» Provided material
### src/rtl/serial_add_sub_pkg.sv
// Shared definitions for the digit-serial adder/subtractor.
//
// Contents:
//   state_e          - controller states (idle, running, result held)
//   digit_is_legal() - true when DIGIT evenly divides WIDTH and 1 <= DIGIT <= WIDTH
//   num_steps()      - number of RUN cycles per operation (WIDTH / DIGIT)
//   count_width()    - width of the step counter, clog2(steps + 1)
package serial_add_sub_pkg;

  typedef enum logic [1:0] {
    StIdle = 2'd0,
    StRun  = 2'd1,
    StDone = 2'd2
  } state_e;

  function automatic bit digit_is_legal(input int unsigned width, input int unsigned digit);
    return (digit >= 1) && (digit <= width) && ((width % digit) == 0);
  endfunction

  // Guarded against DIGIT = 0 so an illegal configuration reaches the
  // explicit elaboration error instead of a divide-by-zero.
  function automatic int unsigned num_steps(input int unsigned width, input int unsigned digit);
    return (digit == 0) ? 1 : (width / digit);
  endfunction

  function automatic int unsigned count_width(input int unsigned width, input int unsigned digit);
    return (num_steps(width, digit) + 1 <= 2) ? 1 : $clog2(num_steps(width, digit) + 1);
  endfunction

endpackage

### src/rtl/full_adder.sv
// One-bit full adder composed of two half-adder stages.
//
// Ports:
//   a, b - addend bits
//   cin  - carry in
//   s    - sum bit
//   cout - carry out
module full_adder (
  input  logic a,
  input  logic b,
  input  logic cin,
  output logic s,
  output logic cout
);

  logic ha0_s;
  logic ha0_c;
  logic ha1_c;

  // First half adder: a + b.
  assign ha0_s = a ^ b;
  assign ha0_c = a & b;

  // Second half adder: partial sum + cin.
  assign s     = ha0_s ^ cin;
  assign ha1_c = ha0_s & cin;

  // At most one of the two stages can generate a carry.
  assign cout  = ha0_c | ha1_c;

endmodule

### src/rtl/serial_add_sub.sv
// Digit-serial two's-complement adder/subtractor with valid/ready handshakes.
//
// An operation is accepted in IDLE, then DIGIT bits are processed per cycle
// for WIDTH/DIGIT cycles, after which the result is held in DONE until the
// consumer accepts it. Subtraction is a + ~b + 1.
//
// Parameters:
//   WIDTH - operand/result width
//   DIGIT - bits processed per cycle (must divide WIDTH)
//
// Ports:
//   clk       - clock, rising edge
//   rst       - asynchronous active-high reset
//   in_valid  - operand request
//   in_ready  - block accepts operands (IDLE)
//   a, b      - operands
//   sub       - 0: a+b, 1: a-b
//   out_valid - result available (DONE)
//   out_ready - consumer accepts result
//   sum       - registered result
//   cout      - final carry (subtract: 1 = no borrow)
//   ovf       - signed overflow
module serial_add_sub
  import serial_add_sub_pkg::*;
#(
  parameter int unsigned WIDTH = 16,
  parameter int unsigned DIGIT = 1
) (
  input  logic             clk,
  input  logic             rst,
  input  logic             in_valid,
  output logic             in_ready,
  input  logic [WIDTH-1:0] a,
  input  logic [WIDTH-1:0] b,
  input  logic             sub,
  output logic             out_valid,
  input  logic             out_ready,
  output logic [WIDTH-1:0] sum,
  output logic             cout,
  output logic             ovf
);

  localparam int unsigned Steps = num_steps(WIDTH, DIGIT);
  localparam int unsigned CntW  = count_width(WIDTH, DIGIT);
  localparam logic [CntW-1:0] LastCnt = CntW'(Steps - 1);

  if (!digit_is_legal(WIDTH, DIGIT)) begin : g_illegal_params
    $fatal(1, "serial_add_sub: DIGIT must satisfy 1 <= DIGIT <= WIDTH and divide WIDTH");
  end

  state_e           state_q, state_d;
  logic [WIDTH-1:0] a_q, a_d;
  logic [WIDTH-1:0] b_q, b_d;
  logic             carry_q, carry_d;
  logic [CntW-1:0]  count_q, count_d;
  logic [WIDTH-1:0] sum_q, sum_d;
  logic             cout_q, cout_d;
  logic             ovf_q, ovf_d;

  // Per-cycle ripple slice over the DIGIT low bits of the operand registers.
  logic [DIGIT:0]   carry_chain;
  logic [DIGIT-1:0] slice_sum;
  logic [WIDTH-1:0] sum_next;

  assign carry_chain[0] = carry_q;

  for (genvar i = 0; i < DIGIT; i++) begin : g_slice
    full_adder u_fa (
      .a    (a_q[i]),
      .b    (b_q[i]),
      .cin  (carry_chain[i]),
      .s    (slice_sum[i]),
      .cout (carry_chain[i+1])
    );
  end

  // New digits enter from the MSB end so that after WIDTH/DIGIT steps the
  // first digit computed has arrived at the LSB.
  if (DIGIT == WIDTH) begin : g_sum_full
    assign sum_next = slice_sum;
  end else begin : g_sum_shift
    assign sum_next = {slice_sum, sum_q[WIDTH-1:DIGIT]};
  end

  always_comb begin
    state_d = state_q;
    a_d     = a_q;
    b_d     = b_q;
    carry_d = carry_q;
    count_d = count_q;
    sum_d   = sum_q;
    cout_d  = cout_q;
    ovf_d   = ovf_q;

    unique case (state_q)
      StIdle: begin
        if (in_valid) begin
          a_d     = a;
          b_d     = b ^ {WIDTH{sub}};
          carry_d = sub;
          count_d = '0;
          state_d = StRun;
        end
      end

      StRun: begin
        a_d     = a_q >> DIGIT;
        b_d     = b_q >> DIGIT;
        carry_d = carry_chain[DIGIT];
        sum_d   = sum_next;
        count_d = count_q + 1'b1;
        if (count_q == LastCnt) begin
          state_d = StDone;
          cout_d  = carry_chain[DIGIT];
          // On the last step the operand LSB digit holds the original MSBs.
          ovf_d   = (a_q[DIGIT-1] == b_q[DIGIT-1]) && (slice_sum[DIGIT-1] != a_q[DIGIT-1]);
        end
      end

      StDone: begin
        if (out_ready) begin
          state_d = StIdle;
        end
      end

      default: begin
        state_d = StIdle;
      end
    endcase
  end

  always_ff @(posedge clk or posedge rst) begin
    if (rst) begin
      state_q <= StIdle;
      a_q     <= '0;
      b_q     <= '0;
      carry_q <= 1'b0;
      count_q <= '0;
      sum_q   <= '0;
      cout_q  <= 1'b0;
      ovf_q   <= 1'b0;
    end else begin
      state_q <= state_d;
      a_q     <= a_d;
      b_q     <= b_d;
      carry_q <= carry_d;
      count_q <= count_d;
      sum_q   <= sum_d;
      cout_q  <= cout_d;
      ovf_q   <= ovf_d;
    end
  end

  assign in_ready  = (state_q == StIdle);
  assign out_valid = (state_q == StDone);
  assign sum       = sum_q;
  assign cout      = cout_q;
  assign ovf       = ovf_q;

endmodule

» Exercise
Return nothing but the lines from the start of the listing above through the line containing "and 1 <= DIGIT <= WIDTH", exactly as given.

» Exercise response
### src/rtl/serial_add_sub_pkg.sv
// Shared definitions for the digit-serial adder/subtractor.
//
// Contents:
//   state_e          - controller states (idle, running, result held)
//   digit_is_legal() - true when DIGIT evenly divides WIDTH and 1 <= DIGIT <= WIDTH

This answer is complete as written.